Public Speaks Its Mind on How to Improve Drug Treatment
"People told us that treatment works, but that they need access," said Camille T. Barry, R.N., Ph.D., deputy director of the Center for Substance Abuse Treatment (CSAT), reporting on public comments on the center’s forthcoming national substance abuse treatment plan.
"There’s no surprise in what we heard, but we still face a challenge in translating words into action."
Open hearings in five cities around the country helped clarify directions for "Changing the Conversation: A National Plan to Improve Substance Abuse Treatment." Barry said that hundreds of citizens spoke their minds before CSAT panels in Hartford, Chicago, Washington, Tampa, and Portland, Ore. The plan, scheduled for release next May, will set policy in five major areas of substance abuse treatment. CSAT is part of the federal Substance Abuse and Mental Health Services Administration.
"We have to begin by closing the gap between the number of people who want treatment and the slots available," said Barry last month at a conference in Bethesda, Md., sponsored by the CSAT Advisory Council.
Strengthening and improving treatment systems will mean not only increasing capacity, but also working harder to connect research and treatment. Barry said that an earlier Institute of Medicine report had established a framework for how treatment providers can collaborate with researchers.
The panels also heard comments on overcoming stigmatization of drug abusers, an issue not previously addressed, according to Barry. "The panels looked into how language was used in regard to substance abusers among the general public. Perhaps we will need some sort of language audit," she said.
Finally, the panels addressed the needs of the treatment workforce, said Barry. "We want to know not only how many but what types of health care providers we need and how to get them in place."
CSAT Advisory Council members generally approved the progress of the plan’s march to completion, but urged Barry and her team to make certain that segments of both the patient and provider populations weren’t left out of the process.

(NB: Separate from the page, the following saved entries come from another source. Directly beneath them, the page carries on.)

## src/rtl/seg_display_scan_pkg.sv

```systemverilog
// Shared definitions for the seven-segment scan driver.
//   DIGIT_W    : bits per displayed digit (hex nibble or BCD digit)
//   SEG_BLANK  : all segments off (active-low)
//   SEG_DASH   : only segment g lit, used to flag overflow
//   conv_state_t : double-dabble sequencer states
//   seg_glyph() : nibble -> active-low {g,f,e,d,c,b,a} pattern
package seg_display_scan_pkg;

  localparam int unsigned DIGIT_W   = 4;
  localparam logic [6:0]  SEG_BLANK = 7'h7F;
  localparam logic [6:0]  SEG_DASH  = 7'b0111111;

  typedef enum logic {
    ST_IDLE = 1'b0,
    ST_CONV = 1'b1
  } conv_state_t;

  // Standard glyphs; 0xA-0xF render as A,b,C,d,E,F.
  function automatic logic [6:0] seg_glyph(input logic [DIGIT_W-1:0] nib);
    logic [6:0] g;
    case (nib)
      4'h0:    g = 7'h40;
      4'h1:    g = 7'h79;
      4'h2:    g = 7'h24;
      4'h3:    g = 7'h30;
      4'h4:    g = 7'h19;
      4'h5:    g = 7'h12;
      4'h6:    g = 7'h02;
      4'h7:    g = 7'h78;
      4'h8:    g = 7'h00;
      4'h9:    g = 7'h10;
      4'hA:    g = 7'h08;
      4'hB:    g = 7'h03;
      4'hC:    g = 7'h46;
      4'hD:    g = 7'h21;
      4'hE:    g = 7'h06;
      default: g = 7'h0E;
    endcase
    return g;
  endfunction

endpackage

```

## src/rtl/seg_display_scan_bin2bcd_seq.sv

```systemverilog
// Sequential double-dabble binary-to-BCD converter, one bit per clock.
//   clk, rst : clock, asynchronous active-high reset (aborts a conversion)
//   start    : begin a conversion of bin (ignored while busy)
//   bin      : binary input, captured on an accepted start
//   busy     : conversion in progress
//   done     : high in the last conversion cycle; bcd/ovf are final then
//   bcd      : NUM_DIGITS packed BCD digits, digit 0 in the low nibble
//   ovf      : a 1 was shifted out of the top BCD digit (value too large)
module bin2bcd_seq
  import seg_display_scan_pkg::*;
#(
  parameter int unsigned DATA_WIDTH = 16,
  parameter int unsigned NUM_DIGITS = 4
) (
  input  logic                          clk,
  input  logic                          rst,
  input  logic                          start,
  input  logic [DATA_WIDTH-1:0]         bin,
  output logic                          busy,
  output logic                          done,
  output logic [NUM_DIGITS*DIGIT_W-1:0] bcd,
  output logic                          ovf
);

  localparam int unsigned      BCD_W = NUM_DIGITS * DIGIT_W;
  localparam int unsigned      CNT_W = $clog2(DATA_WIDTH) + 1;
  localparam logic [CNT_W-1:0] LAST  = CNT_W'(DATA_WIDTH - 1);

  conv_state_t          r_state;
  logic [CNT_W-1:0]     r_cnt;
  logic [DATA_WIDTH-1:0] r_bin;
  logic [BCD_W-1:0]     r_bcd;
  logic                 r_ovf;

  logic [BCD_W-1:0]     w_adj;
  logic [BCD_W-1:0]     w_bcd_next;
  logic                 w_ovf_next;
  logic                 w_last;

  // Add-3 correction on every digit >= 5 before the shift.
  always_comb begin
    w_adj = r_bcd;
    for (int unsigned i = 0; i < NUM_DIGITS; i++) begin
      if (r_bcd[i*DIGIT_W +: DIGIT_W] >= 4'd5) begin
        w_adj[i*DIGIT_W +: DIGIT_W] = r_bcd[i*DIGIT_W +: DIGIT_W] + 4'd3;
      end
    end
  end

  assign w_bcd_next = {w_adj[BCD_W-2:0], r_bin[DATA_WIDTH-1]};
  assign w_ovf_next = r_ovf | w_adj[BCD_W-1];
  assign w_last     = (r_state == ST_CONV) && (r_cnt == LAST);

  // Outputs expose the post-iteration value so the consumer can capture the
  // final result on the same edge that ends the conversion.
  assign busy = (r_state == ST_CONV);
  assign done = w_last;
  assign bcd  = w_bcd_next;
  assign ovf  = w_ovf_next;

  always_ff @(posedge clk or posedge rst) begin
    if (rst) begin
      r_state <= ST_IDLE;
      r_cnt   <= '0;
      r_bin   <= '0;
      r_bcd   <= '0;
      r_ovf   <= 1'b0;
    end else begin
      case (r_state)
        ST_IDLE: begin
          if (start) begin
            r_bin   <= bin;
            r_bcd   <= '0;
            r_ovf   <= 1'b0;
            r_cnt   <= '0;
            r_state <= ST_CONV;
          end
        end
        ST_CONV: begin
          r_bcd <= w_bcd_next;
          r_bin <= r_bin << 1;
          r_ovf <= w_ovf_next;
          r_cnt <= r_cnt + CNT_W'(1);
          if (w_last) begin
            r_state <= ST_IDLE;
          end
        end
        default: r_state <= ST_IDLE;
      endcase
    end
  end

endmodule

```

## src/rtl/seg_display_scan.sv

```systemverilog
// Time-multiplexed common-anode seven-segment driver.
//   clk, rst : clock, asynchronous active-high reset
//   value    : binary number, sampled on an accepted load
//   load     : one-cycle strobe, ignored while busy
//   mode_dec : sampled with load; 1 = decimal via double-dabble, 0 = hex
//   blank_lz : live; blank leading zero digits (digit 0 always shown)
//   busy     : decimal conversion in progress
//   overflow : last loaded value does not fit in NUM_DIGITS digits
//   an       : active-low digit enables, one-hot-low
//   seg      : active-low segments {g,f,e,d,c,b,a}
module seg_display_scan
  import seg_display_scan_pkg::*;
#(
  parameter int unsigned NUM_DIGITS  = 4,
  parameter int unsigned DATA_WIDTH  = 16,
  parameter int unsigned REFRESH_DIV = 100000
) (
  input  logic                  clk,
  input  logic                  rst,
  input  logic [DATA_WIDTH-1:0] value,
  input  logic                  load,
  input  logic                  mode_dec,
  input  logic                  blank_lz,
  output logic                  busy,
  output logic                  overflow,
  output logic [NUM_DIGITS-1:0] an,
  output logic [6:0]            seg
);

  localparam int unsigned BCD_W = NUM_DIGITS * DIGIT_W;
  localparam int unsigned EXT_W = (DATA_WIDTH > BCD_W) ? DATA_WIDTH : BCD_W;
  localparam int unsigned DIV_W = $clog2(REFRESH_DIV);
  localparam int unsigned IDX_W = (NUM_DIGITS > 1) ? $clog2(NUM_DIGITS) : 1;
  localparam logic [DIV_W-1:0] DIV_LAST = DIV_W'(REFRESH_DIV - 1);
  localparam logic [IDX_W-1:0] IDX_LAST = IDX_W'(NUM_DIGITS - 1);

  logic [BCD_W-1:0]      r_dig;
  logic                  r_overflow;
  logic [DIV_W-1:0]      r_div;
  logic [IDX_W-1:0]      r_idx;
  logic [NUM_DIGITS-1:0] r_an;
  logic [6:0]            r_seg;

  logic                  w_busy;
  logic                  w_done;
  logic [BCD_W-1:0]      w_bcd;
  logic                  w_bcd_ovf;
  logic                  w_accept;
  logic                  w_start;
  logic [EXT_W-1:0]      w_value_ext;
  logic [BCD_W-1:0]      w_hex_dig;
  logic                  w_hex_ovf;
  logic [NUM_DIGITS-1:0] w_lead_zero;
  logic                  w_above_zero;
  logic [DIGIT_W-1:0]    w_cur_nib;
  logic                  w_cur_blank;
  logic [6:0]            w_seg_next;
  logic [NUM_DIGITS-1:0] w_an_next;

  // ---------------------------------------------------------------- load path
  assign w_accept = load & ~w_busy;
  assign w_start  = w_accept & mode_dec;

  assign w_value_ext = EXT_W'(value);
  assign w_hex_dig   = w_value_ext[BCD_W-1:0];
  assign w_hex_ovf   = |(w_value_ext >> BCD_W);

  bin2bcd_seq #(
    .DATA_WIDTH (DATA_WIDTH),
    .NUM_DIGITS (NUM_DIGITS)
  ) u_bin2bcd (
    .clk   (clk),
    .rst   (rst),
    .start (w_start),
    .bin   (value),
    .busy  (w_busy),
    .done  (w_done),
    .bcd   (w_bcd),
    .ovf   (w_bcd_ovf)
  );

  assign busy     = w_busy;
  assign overflow = r_overflow;

  // done implies busy, so a hex accept and a conversion result never collide.
  always_ff @(posedge clk or posedge rst) begin
    if (rst) begin
      r_dig      <= '0;
      r_overflow <= 1'b0;
    end else if (w_done) begin
      r_dig      <= w_bcd;
      r_overflow <= w_bcd_ovf;
    end else if (w_accept && !mode_dec) begin
      r_dig      <= w_hex_dig;
      r_overflow <= w_hex_ovf;
    end
  end

  // ---------------------------------------------------------------- scanning
  always_ff @(posedge clk or posedge rst) begin
    if (rst) begin
      r_div <= '0;
      r_idx <= '0;
    end else if (r_div == DIV_LAST) begin
      r_div <= '0;
      r_idx <= (r_idx == IDX_LAST) ? '0 : r_idx + IDX_W'(1);
    end else begin
      r_div <= r_div + DIV_W'(1);
    end
  end

  // w_lead_zero[i]: digit i and every digit above it are zero.
  always_comb begin
    w_lead_zero  = '0;
    w_above_zero = 1'b1;
    for (int unsigned k = 0; k < NUM_DIGITS; k++) begin
      w_above_zero = w_above_zero &
                     (r_dig[(NUM_DIGITS-1-k)*DIGIT_W +: DIGIT_W] == '0);
      w_lead_zero[NUM_DIGITS-1-k] = w_above_zero;
    end
  end

  assign w_cur_nib   = r_dig[r_idx*DIGIT_W +: DIGIT_W];
  assign w_cur_blank = blank_lz && (r_idx != '0) && w_lead_zero[r_idx];

  always_comb begin
    if (r_overflow) begin
      w_seg_next = SEG_DASH;
    end else if (w_cur_blank) begin
      w_seg_next = SEG_BLANK;
    end else begin
      w_seg_next = seg_glyph(w_cur_nib);
    end
  end

  assign w_an_next = ~(NUM_DIGITS'(1) << r_idx);

  always_ff @(posedge clk or posedge rst) begin
    if (rst) begin
      r_an  <= '1;
      r_seg <= SEG_BLANK;
    end else begin
      r_an  <= w_an_next;
      r_seg <= w_seg_next;
    end
  end

  assign an  = r_an;
  assign seg = r_seg;

endmodule

```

"We’re hearing from people who are already self-identified as abusers, but we need to ensure the identification of new cases," said John R. Hughes, M.D., a professor in the departments of psychiatry and psychology and family practice at the University of Vermont. "We also have to ensure that patients are getting the most advanced treatments. At present, consumers just don’t know about the quality of their treatment."
Similarly, Martin Y. Iguchi, Ph.D., codirector of drug policy research at the RAND Corporation in Santa Monica, registered his concern about those outside the present system. "What about poor kids in south Los Angeles who want treatment but can’t find it, and then walk away frustrated and distrustful of treatment systems? We want to hear from them," said Iguchi, who suggested that outreach workers might be useful in learning what this patient population needs.

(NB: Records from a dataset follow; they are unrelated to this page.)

<file path="src/rtl/instr_register_pkg.sv">
// Shared types for the instruction register and its scheduler.
// Opcode/operand/address types plus scheduler bundles.
package instr_register_pkg;

   typedef enum logic [3:0] {
      ZERO, PASSA, PASSB, ADD, SUB, MULT, DIV, MOD
   } opcode_t;

   typedef logic signed [31:0] operand_t;
   typedef logic [4:0]         address_t;

   localparam int REG_DEPTH = 2 ** $bits(address_t);

   typedef logic [5:0] sched_count_t;

   typedef struct packed {
      opcode_t  opc;
      operand_t op_a;
      operand_t op_b;
   } instr_req_t;

endpackage

</file>
<file path="src/rtl/instr_reg_sched_rr_arbiter.sv">
// Round-robin arbiter with one-hot grant.
// Search starts one past the last granted index.
module rr_arbiter #(
   parameter int N = 2
) (
   input  logic         clk,
   input  logic         reset_n,
   input  logic [N-1:0] req,
   input  logic         advance,
   output logic [N-1:0] gnt
);

   localparam int IW = (N > 1) ? $clog2(N) : 1;

   logic [IW-1:0] last;
   logic [IW-1:0] win;
   logic [IW:0]   cand;
   logic [IW-1:0] idx;
   logic          found;

   // Pick the first requester after the last grant, wrapping at N
   always_comb begin
      gnt   = '0;
      win   = last;
      found = 1'b0;
      cand  = '0;
      idx   = '0;
      for (int i = 1; i <= N; i++) begin
         cand = {1'b0, last} + (IW+1)'(i);
         if (cand >= (IW+1)'(N))
            cand = cand - (IW+1)'(N);
         idx = cand[IW-1:0];
         if (!found && req[idx]) begin
            gnt[idx] = 1'b1;
            win      = idx;
            found    = 1'b1;
         end
      end
   end

   // Remember the winner only when a grant is actually taken
   always_ff @(posedge clk or negedge reset_n) begin
      if (!reset_n)
         last <= IW'(N - 1);
      else if (advance && found)
         last <= win;
   end

endmodule

</file>
<file path="src/rtl/instr_reg_sched.sv">
// Write/read sequencer for the 32-entry instruction register.
// Arbitrates producers onto the load port; reads in order.
module instr_reg_sched
   import instr_register_pkg::*;
#(
   parameter int NUM_REQ = 2,
   parameter int DEPTH   = 32
) (
   input  logic                   clk,
   input  logic                   reset_n,
   input  logic                   flush,
   input  logic [NUM_REQ-1:0]     req_valid,
   output logic [NUM_REQ-1:0]     req_ready,
   input  opcode_t                req_opcode    [NUM_REQ],
   input  operand_t               req_operand_a [NUM_REQ],
   input  operand_t               req_operand_b [NUM_REQ],
   output logic                   load_en,
   output opcode_t                opcode,
   output operand_t               operand_a,
   output operand_t               operand_b,
   output address_t               write_pointer,
   output address_t               read_pointer,
   output logic                   rd_valid,
   input  logic                   rd_ready,
   output logic [$clog2(DEPTH):0] count,
   output logic                   full,
   output logic                   empty
);

   localparam int CW = $clog2(DEPTH) + 1;

   typedef logic [CW-1:0] cnt_t;

   logic [CW:0]          occ;
   logic                 accept;
   logic [NUM_REQ-1:0]   arb_req;
   logic                 grant;
   logic                 pop;
   instr_req_t           win_req;
   address_t             wr_ptr;
   cnt_t                 count_n;

   // Occupancy includes the load in flight; pops are not credited
   assign occ    = {1'b0, count} + {{CW{1'b0}}, load_en};
   assign accept = reset_n && !flush && (occ < (CW+1)'(DEPTH));
   assign arb_req = accept ? req_valid : '0;
   assign grant  = |req_ready;

   assign rd_valid = !empty;
   assign pop      = rd_valid && rd_ready;

   rr_arbiter #(
      .N(NUM_REQ)
   ) u_arb (
      .clk     (clk),
      .reset_n (reset_n),
      .req     (arb_req),
      .advance (grant),
      .gnt     (req_ready)
   );

   // Mux the granted producer's instruction
   always_comb begin
      win_req = '0;
      for (int i = 0; i < NUM_REQ; i++) begin
         if (req_ready[i]) begin
            win_req.opc  = req_opcode[i];
            win_req.op_a = req_operand_a[i];
            win_req.op_b = req_operand_b[i];
         end
      end
   end

   // Load stage: register the winner for a write one cycle later
   always_ff @(posedge clk or negedge reset_n) begin
      if (!reset_n) begin
         load_en       <= 1'b0;
         opcode        <= ZERO;
         operand_a     <= '0;
         operand_b     <= '0;
         write_pointer <= '0;
         wr_ptr        <= '0;
      end else if (flush) begin
         load_en       <= 1'b0;
         write_pointer <= '0;
         wr_ptr        <= '0;
      end else begin
         load_en <= grant;
         if (grant) begin
            opcode        <= win_req.opc;
            operand_a     <= win_req.op_a;
            operand_b     <= win_req.op_b;
            write_pointer <= wr_ptr;
            wr_ptr        <= wr_ptr + 1'b1;
         end
      end
   end

   // Next occupancy from landing loads and pops
   always_comb begin
      count_n = count;
      unique case ({load_en, pop})
         2'b10:   count_n = count + 1'b1;
         2'b01:   count_n = count - 1'b1;
         default: count_n = count;
      endcase
   end

   // Queue state: occupancy, read pointer and registered flags
   always_ff @(posedge clk or negedge reset_n) begin
      if (!reset_n) begin
         count        <= '0;
         read_pointer <= '0;
         empty        <= 1'b1;
         full         <= 1'b0;
      end else if (flush) begin
         count        <= '0;
         read_pointer <= '0;
         empty        <= 1'b1;
         full         <= 1'b0;
      end else begin
         count <= count_n;
         if (pop)
            read_pointer <= read_pointer + 1'b1;
         empty <= (count_n == '0);
         full  <= (count_n == cnt_t'(DEPTH));
      end
   end

   ap_onehot : assert property (
      @(posedge clk) disable iff (!reset_n) $onehot0(req_ready));

   ap_no_grant_full : assert property (
      @(posedge clk) disable iff (!reset_n)
      (occ == (CW+1)'(DEPTH)) |-> !grant);

   ap_count_max : assert property (
      @(posedge clk) disable iff (!reset_n) count <= cnt_t'(DEPTH));

endmodule

</file>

Louis E. Baxter Jr., M.D., medical director of the physicians’ health program of the Medical Society of New Jersey, noted that some health care providers are also addicted and required a targeted intervention.

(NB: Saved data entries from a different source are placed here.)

### src/rtl/stopwatch_pkg.sv
// Shared constants and types for the stopwatch display path.
package stopwatch_pkg;

    localparam int NUM_DIGITS = 6;
    localparam int SEG_W      = 7;

    localparam logic [SEG_W-1:0] SEG_BLANK = 7'b000_0000;

    typedef enum logic [1:0] {
        S_IDLE,
        S_BLANK,
        S_SHOW
    } scan_state_t;

endpackage

### src/rtl/seg_scan.sv
// Time-division driver for a six-digit 7-segment display with optional
// inter-digit blanking; all six patterns are snapshotted at each frame start.
module seg_scan
    import stopwatch_pkg::*;
#(
    parameter int DWELL          = 50000,
    parameter int BLANK          = 500,
    parameter bit SEG_ACTIVE_LOW = 1'b1,
    parameter bit DIG_ACTIVE_LOW = 1'b1
) (
    input  logic                  clk,
    input  logic                  rst,
    input  logic                  en,
    input  logic [SEG_W-1:0]      d1,
    input  logic [SEG_W-1:0]      d2,
    input  logic [SEG_W-1:0]      d3,
    input  logic [SEG_W-1:0]      d4,
    input  logic [SEG_W-1:0]      d5,
    input  logic [SEG_W-1:0]      d6,
    output logic [SEG_W-1:0]      seg,
    output logic [NUM_DIGITS-1:0] dig,
    output logic                  frame_start,
    output scan_state_t           scan_state
);

    localparam int CNT_MAX = (DWELL > BLANK) ? ((DWELL > 2) ? DWELL : 2)
                                             : ((BLANK > 2) ? BLANK : 2);
    localparam int CW      = $clog2(CNT_MAX);

    localparam logic [CW-1:0] DWELL_LAST = CW'(DWELL - 1);
    localparam logic [CW-1:0] BLANK_LAST = CW'((BLANK > 0) ? BLANK - 1 : 0);
    localparam logic [2:0]    LAST_IDX   = 3'(NUM_DIGITS - 1);

    // With no blanking gap every digit change goes straight to SHOW.
    localparam scan_state_t ENTRY = (BLANK > 0) ? S_BLANK : S_SHOW;

    localparam logic [SEG_W-1:0]      SEG_POL = {SEG_W{SEG_ACTIVE_LOW}};
    localparam logic [NUM_DIGITS-1:0] DIG_POL = {NUM_DIGITS{DIG_ACTIVE_LOW}};

    scan_state_t           state_q, state_n;
    logic [2:0]            idx, idx_n;
    logic [CW-1:0]         cnt, cnt_n;
    logic [SEG_W-1:0]      snap [NUM_DIGITS];
    logic [SEG_W-1:0]      d_in [NUM_DIGITS];
    logic                  load;
    logic [SEG_W-1:0]      shown;
    logic [SEG_W-1:0]      seg_n;
    logic [NUM_DIGITS-1:0] dig_n;

    assign scan_state = state_q;

    always_comb begin
        d_in[0] = d1;
        d_in[1] = d2;
        d_in[2] = d3;
        d_in[3] = d4;
        d_in[4] = d5;
        d_in[5] = d6;
    end

    always_comb begin
        state_n = state_q;
        idx_n   = idx;
        cnt_n   = cnt + 1'b1;
        load    = 1'b0;
        if (!en) begin
            state_n = S_IDLE;
            idx_n   = '0;
            cnt_n   = '0;
        end else begin
            unique case (state_q)
                S_IDLE: begin
                    load    = 1'b1;
                    idx_n   = '0;
                    cnt_n   = '0;
                    state_n = ENTRY;
                end
                S_BLANK: begin
                    if (cnt == BLANK_LAST) begin
                        cnt_n   = '0;
                        state_n = S_SHOW;
                    end
                end
                S_SHOW: begin
                    if (cnt == DWELL_LAST) begin
                        cnt_n   = '0;
                        state_n = ENTRY;
                        if (idx == LAST_IDX) begin
                            idx_n = '0;
                            load  = 1'b1;
                        end else begin
                            idx_n = idx + 3'd1;
                        end
                    end
                end
                default: state_n = S_IDLE;
            endcase
        end

        // On a snapshot edge the digit shown next comes from the live inputs.
        shown = load ? d_in[idx_n] : snap[idx_n];
        seg_n = SEG_BLANK;
        dig_n = '0;
        if (state_n == S_SHOW) begin
            seg_n = shown;
            dig_n = NUM_DIGITS'(1) << idx_n;
        end
    end

    always_ff @(posedge clk or posedge rst) begin
        if (rst) begin
            state_q     <= S_IDLE;
            idx         <= '0;
            cnt         <= '0;
            frame_start <= 1'b0;
            seg         <= SEG_BLANK ^ SEG_POL;
            dig         <= DIG_POL;
            for (int i = 0; i < NUM_DIGITS; i++) snap[i] <= SEG_BLANK;
        end else begin
            state_q     <= state_n;
            idx         <= idx_n;
            cnt         <= cnt_n;
            frame_start <= load;
            seg         <= seg_n ^ SEG_POL;
            dig         <= dig_n ^ DIG_POL;
            if (load) begin
                for (int i = 0; i < NUM_DIGITS; i++) snap[i] <= d_in[i];
            end
        end
    end

endmodule

### config.mk
export PLATFORM = sky130hd
export DESIGN_NAME = seg_scan
export DESIGN_NICKNAME = d
export VERILOG_FILES = /design/src/rtl/stopwatch_pkg.sv /design/src/rtl/seg_scan.sv
export SDC_FILE = /design/constraint.sdc
export NUM_CORES = 1
export LEC_CHECK = 0
export ABC_AREA = 0
export CORE_ASPECT_RATIO = 0.9
export CORE_UTILIZATION = 35
export CTS_BUF_LIST = sky130_fd_sc_hd__clkbuf_8
export DETAILED_ROUTE_END_ITERATION = 7
export PLACE_DENSITY = 0.62
export SYNTH_ARGS = -nofsm -noshare
export SYNTH_HDL_FRONTEND = slang
export SYNTH_SLANG_ARGS = --single-unit
### constraint.sdc
create_clock -name clk -period 2.8 [get_ports clk]
set_input_delay 0.56 -clock clk [delete_from_list [all_inputs] [get_ports clk]]
set_output_delay 0.56 -clock clk [all_outputs]
set_load 0.01 [all_outputs]
==> flow_summary_export.csv <==
group,metric,value,unit
setup_path,critPathKind,"reg -> reg",
logic_synthesis,ys_ff_latch,77,
global_routing,grt_start_max_net_pins,58,
global_routing,grt_pass1_vias,2447,
die,die-area,10300,µm²
power_and_ir_drop,seqPwrFrac,53.4,%
finish,diodes,0,
setup_path,cp.arrival,2.94,ns
place,dp_slack,0.141,ns
die,die_h,96.2,µm
clocking,cts_root_buf,"clkbuf_8",
logic_synthesis,syn-num-nets,343,
sta,rsz0062_at_grt,"no",
place,io_buffer_count,60,
power_and_ir_drop,p_switching,0.000586,W
die,design.portCount,61,
logic_synthesis,synth_warnings,0,
logic_synthesis,synth-seq-area-share,56.3,%
clocking,clk_pin_slew_worst_paths,0.09,ns
sta,clock-skew-final,0.0105,ns
sta,hold_viol,0,
power_and_ir_drop,p_total,0.00235,W
drt,via_per_inst,4.94,
place,gp_congestion,0.790,
drt,vias,2445,
sta,fmax,0.375,GHz
sta,period_share,95.2,%
min_path,hold_path.class,"reg -> reg",
sta,slew_violations,0,
die,chipWidth,107,µm
sta,layout_setup_ws,0.134,ns
finish,drive_above_1_share,24.4,%
place,placed_area,4250,µm²
logic_synthesis,syn_area,3450,µm²
die,core_area,9330,µm²
finish,final_nets,414,
clocking,clock_sinks,77,
power_and_ir_drop,power_frac_comb,9.5,%
logic_synthesis,ys_async_sr_fraction,100,%
power_and_ir_drop,powerDensity,524,nW/µm²
logic_synthesis,synthCells,297,
drt,drt_pass1_iterations,5,
logic_synthesis,synth_edf_count,0,
clocking,h-tree-depth,3,
global_routing,overflow,0,
power_and_ir_drop,leakagePower,1.81,nW
clocking,clk_path_buf_depth,2,
global_routing,grt_pass1_wl,12.4,mm
drt,wl,7.68,mm
drt,ant_nets,0,
power_and_ir_drop,clockPowerShare,37.1,%
sta,setup_violations,0,
clocking,numCtsBuffers,9,
logic_synthesis,netlist-cell-type-count,48,
die,num_rows,33,
setup_path,worst-path-max-fanout,7,
finish,final_cell_area,4480,µm²
setup_path,cp.required,3.08,ns
drt,drtIter0Drc,132,
global_routing,antenna_found_initial,0,
power_and_ir_drop,p_int,0.00176,W
logic_synthesis,synth_ff_type,"dfrtp_1",
power_and_ir_drop,swShare,25.0,%
clocking,ctsHoldBuffers,0,
sta,tns,0,ns
run_status,status,"completed",
sta,tightest_slew,0.509,ns
drt,wire_per_inst,15.5,µm
die,start_util,37.0,%
global_routing,grt_usage,15.9,%
logic_synthesis,syn-mean-instance-area,11.6,µm²
clocking,clock_latency,0.36,ns
drt,drc,0,
job,drv_cap,0,
setup_path,critical_path.startpoint_type,"flip-flop",
power_and_ir_drop,vdd_drop_max,0.211,mV
finish,area_growth,29.9,%
setup_path,end_kind,"flip-flop",
sta,slew_headroom,65.7,%
place,hpwl,5.31,mm
clocking,cts_tree,"built",
sta,period_minus_slack,2.67,ns
[logic make-up after synthesis]
family                   synth area share (%)
AO/OA/AOI/OAI                            8.60
XOR/XNOR                                 3.56
adder cells (fa/ha/maj)                 0.363
buffers and inverters                    3.77
flip-flops                               56.3
multiplexers                             11.7
AND/OR/NAND/NOR                          15.6
[synthesized netlist by cell type (2+ instances only)]
cell type  instances  area, µm²
a21boi_0           2       15.0
a21oi_1           11       55.1
a222oi_1           6       60.1
a31oi_1            7       43.8
and2_1             3       18.8
and3_1             3       18.8
buf_2              8       40.0
buf_6              2       22.5
clkbuf_1           3       11.3
dfrtp_1           64       1600
dfstp_2           13        342
inv_1             13       48.8
mux2_1             3       33.8
mux2_2            32        360
nand2_1           31        116
nand2b_1           3       18.8
nand3_1            5       25.0
nand3b_1           2       15.0
nand4_1            4       25.0
nor2_1            22       82.6
nor3_1             6       30.0
nor3_2             3       30.0
o211ai_1           2       15.0
o21a_1             2       15.0
o21ai_0            8       40.0
or2_2              2       12.5
or3_1              3       18.8
or4_4              2       22.5
xnor2_1            6       52.6
xor2_1             8       70.1
[sequential cells by signal (all words and copies together) (netlist names)]
register,cells
cnt,16
frame_start,1
dig,6
idx,3
scan_state,2
seg,7
snap,42
[area by class of cell]
class / instances / area [µm²]
Fill cell: 889 / 4850
Multi-Input combinational cell: 194 / 1410
Clock buffer: 9 / 124
Tap cell: 122 / 153
Timing Repair Buffer: 73 / 723
Sequential cell: 77 / 1940
Clock inverter: 7 / 80.1
Inverter: 13 / 48.8
[routing by layer]
layer  global-route usage [%]  part of all wire (%)
met3                     3.99                   4.5
met5                        0                     0
met4                     6.96                   1.5
met2                     23.1                    45
met1                     22.4                    49
[power by group through the flow]
stage	Clock (W)	Combinational [W]	Sequential [W]
2_1_floorplan	0	0.000129	0.00125
3_3_place_gp	0	0.000221	0.00127
3_5_place_dp	0	0.000226	0.00127
4_1_cts	0.000893	0.000227	0.00125
5_1_grt	0.000938	0.000246	0.00126
6_report	0.000872	0.000222	0.00125
[critical path, cell delays in order, from the launching register on]
cell,delay (ns)
dfrtp_1,0.43
or4_4,0.57
or4_4,0.59
nor4b_1,0.26
o211ai_1,0.19
buf_4,0.22
a21oi_1,0.20
a222oi_1,0.12
[worst paths after layout]
kind / end / cells after the start / startpoint / slack (ns)
min in group asynchronous: snap[34] / 2 / rst / 0.52
hold reg to reg: seg[5] / 1 / snap[5] / 0.43
setup / recovery: seg[6] / 7 / cnt[10] / 0.13
hold / removal: seg[5] / 1 / snap[5] / 0.43
max in group asynchronous: dig[3] / 3 / rst / 1.57
setup reg to reg: seg[6] / 7 / cnt[10] / 0.13
[per-stage QoR]
| step | hold WS [ns] | utilization [%] | instances |
|---|---|---|---|
| after floorplan | 0.391 | - | 297 |
| after global placement | 0.407 | 45.5 | 477 |
| after detailed placement | 0.419 | 45.5 | 477 |
| after CTS | 0.439 | 47.7 | 493 |
| after global routing | 0.452 | 48.0 | 495 |
| final | 0.433 | 48.0 | 495 |
[cell usage in the layout, fill, tap and decap left out, drive strengths merged, types with 10 or more instances in the layout]
| cell type | count |
|---|---|
| nor2 | 22 |
| buf | 13 |
| inv | 16 |
| dfstp | 13 |
| o21ai | 10 |
| a21oi | 11 |
| clkdlybuf4s50 | 60 |
| dfrtp | 64 |
| nand2 | 31 |
| mux2 | 35 |
[repair_timing]
action / 4_1_cts / 5_1_grt
resized for setup: 0 / 2
setup buffers: 0 / 1
setup endpoints to repair: 0 / 2
(Power assumes the default switching activity.)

"Diagnosis and treatment are different for health care providers," said Baxter, "since they have the knowledge and the ability to mask their addiction."
CSAT Director H. Westley Clark, M.D., J.D., M.P.H., praised the accountability inherent in the open process of the plan’s creation. Clark said the 11,300 substance abuse treatment centers in the U.S. needed a national model for substance abuse treatment that was real and substantive.
"Not everything we set forth will happen," said Clark, "but the National Treatment Plan will serve as a living template for CSAT’s future directions in supporting drug and alcohol abuse treatment across the country."